- **Directions**
Restate word for word the lines of the data below, from the first through the one that has "Same layout as".

- Opening Delimiter -

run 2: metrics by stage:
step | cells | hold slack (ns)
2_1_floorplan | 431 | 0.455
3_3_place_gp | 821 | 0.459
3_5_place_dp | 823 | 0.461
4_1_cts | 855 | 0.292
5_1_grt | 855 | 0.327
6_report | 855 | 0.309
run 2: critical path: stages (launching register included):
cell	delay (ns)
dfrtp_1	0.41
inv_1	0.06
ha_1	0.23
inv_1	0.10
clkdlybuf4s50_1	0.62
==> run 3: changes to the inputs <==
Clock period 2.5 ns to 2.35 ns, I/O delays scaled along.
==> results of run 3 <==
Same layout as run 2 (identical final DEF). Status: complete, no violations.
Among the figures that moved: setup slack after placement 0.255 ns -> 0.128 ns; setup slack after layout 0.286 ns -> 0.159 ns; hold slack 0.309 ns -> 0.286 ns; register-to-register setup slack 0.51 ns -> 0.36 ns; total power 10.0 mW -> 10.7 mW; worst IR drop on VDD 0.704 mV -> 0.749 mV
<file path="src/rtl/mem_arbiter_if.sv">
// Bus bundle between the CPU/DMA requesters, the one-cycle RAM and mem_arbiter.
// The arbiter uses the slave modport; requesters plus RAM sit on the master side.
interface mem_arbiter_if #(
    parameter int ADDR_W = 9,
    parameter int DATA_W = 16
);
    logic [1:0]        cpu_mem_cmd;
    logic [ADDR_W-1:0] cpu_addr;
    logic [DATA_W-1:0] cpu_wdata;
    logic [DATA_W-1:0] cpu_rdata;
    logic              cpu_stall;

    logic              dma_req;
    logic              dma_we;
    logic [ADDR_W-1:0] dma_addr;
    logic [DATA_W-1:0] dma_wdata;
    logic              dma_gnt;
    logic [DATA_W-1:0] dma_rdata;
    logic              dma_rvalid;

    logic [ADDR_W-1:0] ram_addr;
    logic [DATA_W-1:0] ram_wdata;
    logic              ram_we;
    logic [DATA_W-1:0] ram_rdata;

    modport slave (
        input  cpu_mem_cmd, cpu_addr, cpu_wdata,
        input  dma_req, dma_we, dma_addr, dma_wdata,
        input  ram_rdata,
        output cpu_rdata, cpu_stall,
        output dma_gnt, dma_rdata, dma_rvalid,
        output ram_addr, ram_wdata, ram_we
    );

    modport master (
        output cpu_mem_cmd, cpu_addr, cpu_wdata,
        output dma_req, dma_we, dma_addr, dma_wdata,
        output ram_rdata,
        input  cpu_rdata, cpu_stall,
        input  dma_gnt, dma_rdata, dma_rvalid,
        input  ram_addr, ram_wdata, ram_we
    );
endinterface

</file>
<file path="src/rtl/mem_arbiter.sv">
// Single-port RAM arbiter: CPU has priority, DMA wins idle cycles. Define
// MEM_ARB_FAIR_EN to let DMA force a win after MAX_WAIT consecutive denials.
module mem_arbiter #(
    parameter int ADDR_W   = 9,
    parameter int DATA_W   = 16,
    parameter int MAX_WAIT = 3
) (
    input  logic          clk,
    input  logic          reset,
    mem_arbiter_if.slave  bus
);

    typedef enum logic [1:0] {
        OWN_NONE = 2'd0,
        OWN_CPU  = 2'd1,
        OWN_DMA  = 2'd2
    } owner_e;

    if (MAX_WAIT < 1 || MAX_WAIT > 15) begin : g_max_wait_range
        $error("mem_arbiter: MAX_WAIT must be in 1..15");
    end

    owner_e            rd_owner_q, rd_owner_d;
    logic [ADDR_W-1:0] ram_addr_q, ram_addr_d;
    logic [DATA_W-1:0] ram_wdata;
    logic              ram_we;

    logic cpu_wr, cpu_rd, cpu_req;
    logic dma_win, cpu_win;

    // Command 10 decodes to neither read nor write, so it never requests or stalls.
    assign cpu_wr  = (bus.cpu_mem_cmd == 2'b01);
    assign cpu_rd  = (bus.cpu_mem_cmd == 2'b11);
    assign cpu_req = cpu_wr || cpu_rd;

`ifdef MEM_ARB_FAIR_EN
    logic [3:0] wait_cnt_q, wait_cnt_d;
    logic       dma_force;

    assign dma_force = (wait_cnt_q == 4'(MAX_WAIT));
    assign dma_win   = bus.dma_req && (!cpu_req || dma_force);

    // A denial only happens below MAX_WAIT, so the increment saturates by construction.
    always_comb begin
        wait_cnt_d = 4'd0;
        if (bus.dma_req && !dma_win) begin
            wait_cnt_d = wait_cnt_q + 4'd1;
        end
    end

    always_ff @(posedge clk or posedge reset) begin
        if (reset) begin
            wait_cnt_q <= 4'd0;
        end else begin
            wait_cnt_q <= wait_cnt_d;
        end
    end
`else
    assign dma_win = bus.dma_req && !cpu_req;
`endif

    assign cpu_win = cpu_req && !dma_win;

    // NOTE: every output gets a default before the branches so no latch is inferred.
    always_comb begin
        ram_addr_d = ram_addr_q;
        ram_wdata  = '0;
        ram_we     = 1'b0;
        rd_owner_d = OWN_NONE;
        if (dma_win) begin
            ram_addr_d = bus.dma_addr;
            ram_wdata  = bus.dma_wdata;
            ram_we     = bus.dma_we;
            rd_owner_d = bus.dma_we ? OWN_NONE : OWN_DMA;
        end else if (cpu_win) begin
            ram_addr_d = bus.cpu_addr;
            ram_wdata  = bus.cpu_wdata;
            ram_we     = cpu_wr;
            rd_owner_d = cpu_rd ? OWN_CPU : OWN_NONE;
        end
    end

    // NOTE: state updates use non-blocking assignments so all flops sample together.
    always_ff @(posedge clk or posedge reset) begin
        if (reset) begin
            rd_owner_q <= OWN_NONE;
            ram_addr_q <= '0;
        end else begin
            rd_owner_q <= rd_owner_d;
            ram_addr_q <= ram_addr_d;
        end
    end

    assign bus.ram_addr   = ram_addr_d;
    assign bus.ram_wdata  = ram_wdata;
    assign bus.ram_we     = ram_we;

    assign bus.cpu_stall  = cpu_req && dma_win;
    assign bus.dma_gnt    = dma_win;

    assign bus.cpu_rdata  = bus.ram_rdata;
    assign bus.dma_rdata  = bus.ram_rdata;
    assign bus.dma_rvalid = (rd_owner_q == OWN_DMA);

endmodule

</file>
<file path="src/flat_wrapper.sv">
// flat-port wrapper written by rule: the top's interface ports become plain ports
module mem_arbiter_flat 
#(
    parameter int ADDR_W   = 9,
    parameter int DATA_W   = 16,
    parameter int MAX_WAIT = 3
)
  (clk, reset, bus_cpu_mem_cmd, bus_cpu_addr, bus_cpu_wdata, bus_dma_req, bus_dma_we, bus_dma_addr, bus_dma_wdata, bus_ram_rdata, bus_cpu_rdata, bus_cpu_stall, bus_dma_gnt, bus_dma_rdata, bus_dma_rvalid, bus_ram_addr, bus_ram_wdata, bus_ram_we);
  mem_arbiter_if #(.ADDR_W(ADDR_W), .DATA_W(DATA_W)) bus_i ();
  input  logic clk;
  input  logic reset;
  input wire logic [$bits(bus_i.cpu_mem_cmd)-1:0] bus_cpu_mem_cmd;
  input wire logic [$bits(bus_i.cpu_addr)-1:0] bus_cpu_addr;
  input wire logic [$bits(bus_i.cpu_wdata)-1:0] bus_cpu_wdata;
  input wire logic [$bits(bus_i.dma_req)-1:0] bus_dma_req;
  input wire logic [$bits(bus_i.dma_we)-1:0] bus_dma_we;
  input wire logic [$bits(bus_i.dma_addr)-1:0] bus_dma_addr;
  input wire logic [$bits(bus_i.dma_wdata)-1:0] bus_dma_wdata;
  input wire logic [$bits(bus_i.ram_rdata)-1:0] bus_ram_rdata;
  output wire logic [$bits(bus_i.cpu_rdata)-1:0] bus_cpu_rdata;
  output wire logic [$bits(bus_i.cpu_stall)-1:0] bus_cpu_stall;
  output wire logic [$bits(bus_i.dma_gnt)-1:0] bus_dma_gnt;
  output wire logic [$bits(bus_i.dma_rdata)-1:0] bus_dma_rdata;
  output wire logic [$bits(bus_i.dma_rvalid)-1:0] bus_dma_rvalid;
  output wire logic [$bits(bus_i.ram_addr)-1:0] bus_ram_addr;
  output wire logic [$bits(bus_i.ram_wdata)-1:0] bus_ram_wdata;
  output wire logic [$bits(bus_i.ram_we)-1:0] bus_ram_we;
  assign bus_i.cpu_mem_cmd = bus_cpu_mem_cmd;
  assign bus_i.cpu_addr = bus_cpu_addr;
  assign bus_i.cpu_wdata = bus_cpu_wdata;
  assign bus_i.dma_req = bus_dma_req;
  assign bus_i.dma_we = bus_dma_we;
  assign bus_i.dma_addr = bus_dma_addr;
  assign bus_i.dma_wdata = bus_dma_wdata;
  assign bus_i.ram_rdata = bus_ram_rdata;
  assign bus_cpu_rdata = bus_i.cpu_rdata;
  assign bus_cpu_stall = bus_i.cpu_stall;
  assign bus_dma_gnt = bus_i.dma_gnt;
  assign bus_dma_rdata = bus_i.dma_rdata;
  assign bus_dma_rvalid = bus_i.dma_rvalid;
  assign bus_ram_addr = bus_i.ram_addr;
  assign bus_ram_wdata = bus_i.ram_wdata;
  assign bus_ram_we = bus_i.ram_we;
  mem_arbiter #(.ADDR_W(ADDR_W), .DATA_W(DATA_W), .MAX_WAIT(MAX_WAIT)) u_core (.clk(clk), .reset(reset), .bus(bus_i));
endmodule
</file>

- Closing Delimiter -

- **Written answer**
run 2: metrics by stage:
step | cells | hold slack (ns)
2_1_floorplan | 431 | 0.455
3_3_place_gp | 821 | 0.459
3_5_place_dp | 823 | 0.461
4_1_cts | 855 | 0.292
5_1_grt | 855 | 0.327
6_report | 855 | 0.309
run 2: critical path: stages (launching register included):
cell	delay (ns)
dfrtp_1	0.41
inv_1	0.06
ha_1	0.23
inv_1	0.10
clkdlybuf4s50_1	0.62
==> run 3: changes to the inputs <==
Clock period 2.5 ns to 2.35 ns, I/O delays scaled along.
==> results of run 3 <==
Same layout as run 2 (identical final DEF). Status: complete, no violations.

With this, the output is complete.